The CBd
Bonner, SMA, 67.

CHAPTER V

MEDICAL MAGIC II

FEVER

When one remembers the wide prevalence of malarial and other fevers in the Mediterranean countries it is surprising that these maladies receive little attention from the makers of amulets. It is probable that amulets of the generally protective kind were thought to be an adequate safeguard against the common fevers. Preisendanz has published several fever amulets that were written on papyrus, but I have seen only one stone amulet that may belong to this class, and even that is somewhat uncertainly placed here (D. 111). This stone, apparently a green steatite or jasper, belongs to the Pelizaeus Museum in Hildesheim, and I owe my knowledge of it to the courtesy of the director, Dr. Günther Roeder, who gave me a cast of the stone and permission to publish it.1
The stone is rectangular, 26 X 21 X 5 mm., with an unusually broad bevel (6–7 mm.). On the obverse are seven birds arranged in two columns, four in the first (left), three in the second. Not all can be identified; the following is a very hesitating attempt.
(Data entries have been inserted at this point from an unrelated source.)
--- src/rtl/fps_defs.svh ---
// How it works
// RQ1: Program: code 40h/10h, then address plus data
// RQ2: After program/erase setup, reads return status
// RQ3: Host polls status until b7 reports ready
// RQ4: Status b4 alone means program failure
// RQ5: LPC only: b1 flags protected block target
// RQ6: Status b3 flags invalid programming supply
// RQ7: Host clears status after error before next operation
// RQ8: Quad program: four consecutive addresses, A1:A0 only (host issues single-byte program only)
// RQ9: Erase: code 20h, then D0h at block
// RQ10: b4 and b5 together mean sequence error
// RQ11: b5 alone means block erase failure
// RQ12: Reset taken in 100ns idle, 30us active
// RQ13: Reset pin held low at least 100ns
// RQ14: LPC: wait 30us after reset release
// RQ15: Muxed: wait 50us after reset release
// RQ16: Write-locked block rejects program/erase, flags status
// RQ17: Erase without confirm code gives sequence error
`ifndef FPS_DEFS_SVH
`define FPS_DEFS_SVH

`define FPS_AW            21
`define FPS_BLK_W         16
`define FPS_PROG_CYC      250
`define FPS_ERASE_CYC     1000

`define FPS_CMD_PROG_A    8'h40
`define FPS_CMD_PROG_B    8'h10
`define FPS_CMD_ERASE     8'h20
`define FPS_CMD_CONFIRM   8'hD0
`define FPS_CMD_CLR       8'h50
`define FPS_CMD_RD_STAT   8'h70
`define FPS_CMD_RD_ARRAY  8'hFF
`define FPS_ARRAY_DATA    8'hFF

`define FPS_SR_READY      7
`define FPS_SR_ERASE      5
`define FPS_SR_PROG       4
`define FPS_SR_VPP        3
`define FPS_SR_PROT       1

`define FPS_CLK_NS        40
`define FPS_T_PULSE_NS    100
`define FPS_T_IDLE_RST_NS 100
`define FPS_T_ACT_RST_NS  30000
`define FPS_T_LPC_WAIT_NS 30000
`define FPS_T_MUX_WAIT_NS 50000
`define FPS_PULSE_CYC     ((`FPS_T_PULSE_NS + `FPS_CLK_NS - 1) / `FPS_CLK_NS)
`define FPS_IDLE_RST_CYC  (`FPS_T_IDLE_RST_NS / `FPS_CLK_NS)
`define FPS_ACT_RST_CYC   (`FPS_T_ACT_RST_NS / `FPS_CLK_NS)
`define FPS_LPC_WAIT_CYC  ((`FPS_T_LPC_WAIT_NS + `FPS_CLK_NS - 1) / `FPS_CLK_NS)
`define FPS_MUX_WAIT_CYC  ((`FPS_T_MUX_WAIT_NS + `FPS_CLK_NS - 1) / `FPS_CLK_NS)

`define FPS_OFF_CTRL      8'h00
`define FPS_OFF_ADDR      8'h04
`define FPS_OFF_DATA      8'h08
`define FPS_OFF_STAT      8'h0C
`define FPS_OFF_ISTAT     8'h10
`define FPS_OFF_ICLR      8'h14
`define FPS_OFF_IEN       8'h18

`define FPS_CTRL_PROG     0
`define FPS_CTRL_ERASE    1
`define FPS_CTRL_RESET    2
`define FPS_CTRL_LPC      3

`endif

--- src/rtl/fps_pkg.sv ---
package fps_pkg;
    typedef enum logic [2:0] {
        D_READY,
        D_PSETUP,
        D_ESETUP,
        D_BUSY
    } fps_dev_fsm_t;

    typedef enum logic [2:0] {
        H_RLOW,
        H_RWAIT,
        H_IDLE,
        H_CLR,
        H_C1,
        H_C2,
        H_POLL
    } fps_host_fsm_t;
endpackage

--- src/rtl/fps_if.sv ---
`timescale 1ns/1ns
`include "fps_defs.svh"
interface fps_if #(parameter int AW = `FPS_AW);
    logic          wr;
    logic          rd;
    logic [AW-1:0] addr;
    logic [7:0]    wdata;
    logic [7:0]    rdata;
    logic          ack;
    logic          reset_pin_n;
    logic          lpc_sel;
    logic          ready_busy_out;

    modport dev (input wr, rd, addr, wdata, reset_pin_n, lpc_sel,
                 output rdata, ack, ready_busy_out);
    modport host (output wr, rd, addr, wdata, reset_pin_n, lpc_sel,
                  input rdata, ack, ready_busy_out);
endinterface

--- src/rtl/fps_timer.sv ---
`timescale 1ns/1ns
module fps_timer #(
    parameter int          W    = 16,
    parameter logic [15:0] INIT = 16'h0000
) (
    input  wire logic         clk,
    input  wire logic         nrst,
    input  wire logic         load,
    input  wire logic [W-1:0] val,
    output logic              zero
);
    logic [W-1:0] cnt_reg;

    if (W < 2 || W > 16) begin : g_chk
        $error("fps_timer: W out of range");
    end

    assign zero = (cnt_reg == '0);

    always_ff @(posedge clk or negedge nrst) begin
        if (!nrst) begin
            cnt_reg <= INIT[W-1:0];
        end else if (load) begin
            cnt_reg <= val;
        end else if (!zero) begin
            cnt_reg <= cnt_reg - 1'b1;
        end
    end
endmodule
Counting from the top of the first column, ibis, another ibis or a heron (the only real difference is in the position of the feet), vulture (?), eagle or hawk. In the second column, pheasant; a very uncertain bird, possibly meant for a cock; a waterfowl, perhaps a spoonbill. The right side of the field is occupied by the inscription ΙΒΙ|ΑΒΙ|ΒΙ|Ο|ΒΗ. Round the bevel, beginning at the upper left-hand corner and making the circuit almost twice, is the legend ὄλεθρον καὶ πύρηθρον φύγε ἀπὸ τοῦ φοροῦντος τὸ φυλακτήριον τοῦτο.
The words ὄλεθρον and πύρηθρον require attention first. Ordinarily the first of these words is masculine, ὄλεθρος, and we have here a vulgar form of it. Its normal meaning is “destruction,” “ruin.” Some classical writers use it figuratively as a term of abuse, like plague, pest, and this doubtless reflects a popular application of the word to dangerous infectious diseases. Here it might refer to any sort of wasting, prostrating illness. πυρηθρον is only an orthographic error for πυρεθρον, but that word is listed in Liddell and Scott only as a name for a plant. Sophocles' lexicon, however, cites it, as a name for a morbid condition, from a work which has much to teach us of the language and the manners of Egypt in its time — Sophronius' book on the miracles of St. Cyrus and St. John, probably written during the first quarter of the seventh century; Sophronius died in 638. In that passage Sophronius tells how the two saints cured a man whose foot was affected by

1 See Denkmäler des Pelizaeus-Museum zu Hildesheim, p. 163, 285. The material is described simply as “green stone.” For fever amulets on papyrus see PGM XXXIII, XLIII, XLVII.